Abstract

BackgroundExercise oscillatory ventilation (EOV) is associated with poor ventilatory efficiency and higher operating lung volumes in heart failure. These abnormalities may be particularly deleterious to dyspnea and exercise tolerance in mechanically-limited patients, e.g. those with coexistent COPD. MethodsVentilatory, gas exchange and sensory responses to incremental exercise were contrasted in 68 heart failure-COPD patients (12 EOV+). EOV was established by standard criteria. ResultsCompared to EOV−, EOV+ had lower exercise capacity, worse ventilatory inefficiency and higher peak dyspnea scores (p<0.05). Peak capillary PCO2 (PcCO2) was higher and end-tidal CO2 (PETCO2) was lower in EOV+. Thus, greater (i.e., more positive) P(c-ET)CO2 and dead space/tidal volume values were found in these patients compared to EOV− (p<0.05).

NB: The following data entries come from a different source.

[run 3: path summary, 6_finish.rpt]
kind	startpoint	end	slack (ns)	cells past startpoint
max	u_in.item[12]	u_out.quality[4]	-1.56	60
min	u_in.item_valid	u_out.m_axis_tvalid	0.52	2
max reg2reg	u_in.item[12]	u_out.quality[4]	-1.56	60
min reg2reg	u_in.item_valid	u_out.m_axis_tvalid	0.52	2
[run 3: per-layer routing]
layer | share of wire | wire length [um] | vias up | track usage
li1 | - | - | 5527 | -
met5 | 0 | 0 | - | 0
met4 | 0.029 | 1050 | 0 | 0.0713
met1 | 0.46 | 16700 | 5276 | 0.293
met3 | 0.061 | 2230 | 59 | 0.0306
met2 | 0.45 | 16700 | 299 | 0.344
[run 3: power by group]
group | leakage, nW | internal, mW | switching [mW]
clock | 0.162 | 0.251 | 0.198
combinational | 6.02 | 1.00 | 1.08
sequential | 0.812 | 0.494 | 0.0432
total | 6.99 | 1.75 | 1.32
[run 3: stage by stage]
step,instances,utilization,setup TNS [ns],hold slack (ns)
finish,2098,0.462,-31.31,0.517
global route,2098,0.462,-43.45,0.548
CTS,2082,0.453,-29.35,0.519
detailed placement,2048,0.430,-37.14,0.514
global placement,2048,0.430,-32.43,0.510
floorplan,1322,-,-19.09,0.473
`config.mk`:
```
export PLATFORM = sky130hd
export DESIGN_NAME = swrm_mul1000
export DESIGN_NICKNAME = d
export VERILOG_FILES = /design/src/rtl/swrm_pkg.sv /design/src/rtl/swrm_mul1000.sv
export SDC_FILE = /design/constraint.sdc
export NUM_CORES = 1
export LEC_CHECK = 0
export ABC_CLOCK_PERIOD_IN_PS = 4300
export BUFFER_PORTS_ARGS = -buffer_cell sky130_fd_sc_hd__buf_2
export CAP_MARGIN = 20
export CORE_AREA = 2 2 203 205
export DETAILED_ROUTE_END_ITERATION = 16
export DIE_AREA = 0 0 205 207
export GPL_TIMING_DRIVEN = 0
export PLACE_DENSITY = 0.62
export SETUP_SLACK_MARGIN = 0.05
export SLEW_MARGIN = 10
export SYNTH_ARGS = -nofsm -noshare
export SYNTH_HDL_FRONTEND = slang
export SYNTH_SLANG_ARGS = --single-unit
export TNS_END_PERCENT = 20
```
`constraint.sdc`:
```
create_clock -name aclk -period 4.3 [get_ports aclk]
set_input_delay 0.215 -clock aclk [delete_from_list [all_inputs] [get_ports aclk]]
set_output_delay 0.215 -clock aclk [all_outputs]
set_load 0.05 [all_outputs]
```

Ventilatory inefficiency was related to increased dead space/tidal volume in EOV+ (r=0.74; p<0.01). Owing to higher operating lung volumes, inspiratory reserve volume (IRV) decreased to a greater extent in EOV+. Tidal volume oscillations consistently ceased when a “critical” IRV was reached (~0.3–0.5L); thereafter, PcCO2 stabilized or increased and dyspnea scores rose sharply. Exercise capacity was closely related to IRV decrements and peak dyspnea in EOV+ (r=−0.78 and 0.84, respectively; p<0.01). ConclusionsDyspnea and exercise tolerance are negatively influenced by EOV in heart failure patients presenting with COPD as co-morbidity. Pharmacological and non-pharmacological interventions known to decrease EOV might prove particularly valuable to mitigate symptom burden and exercise intolerance in this specific heart failure group.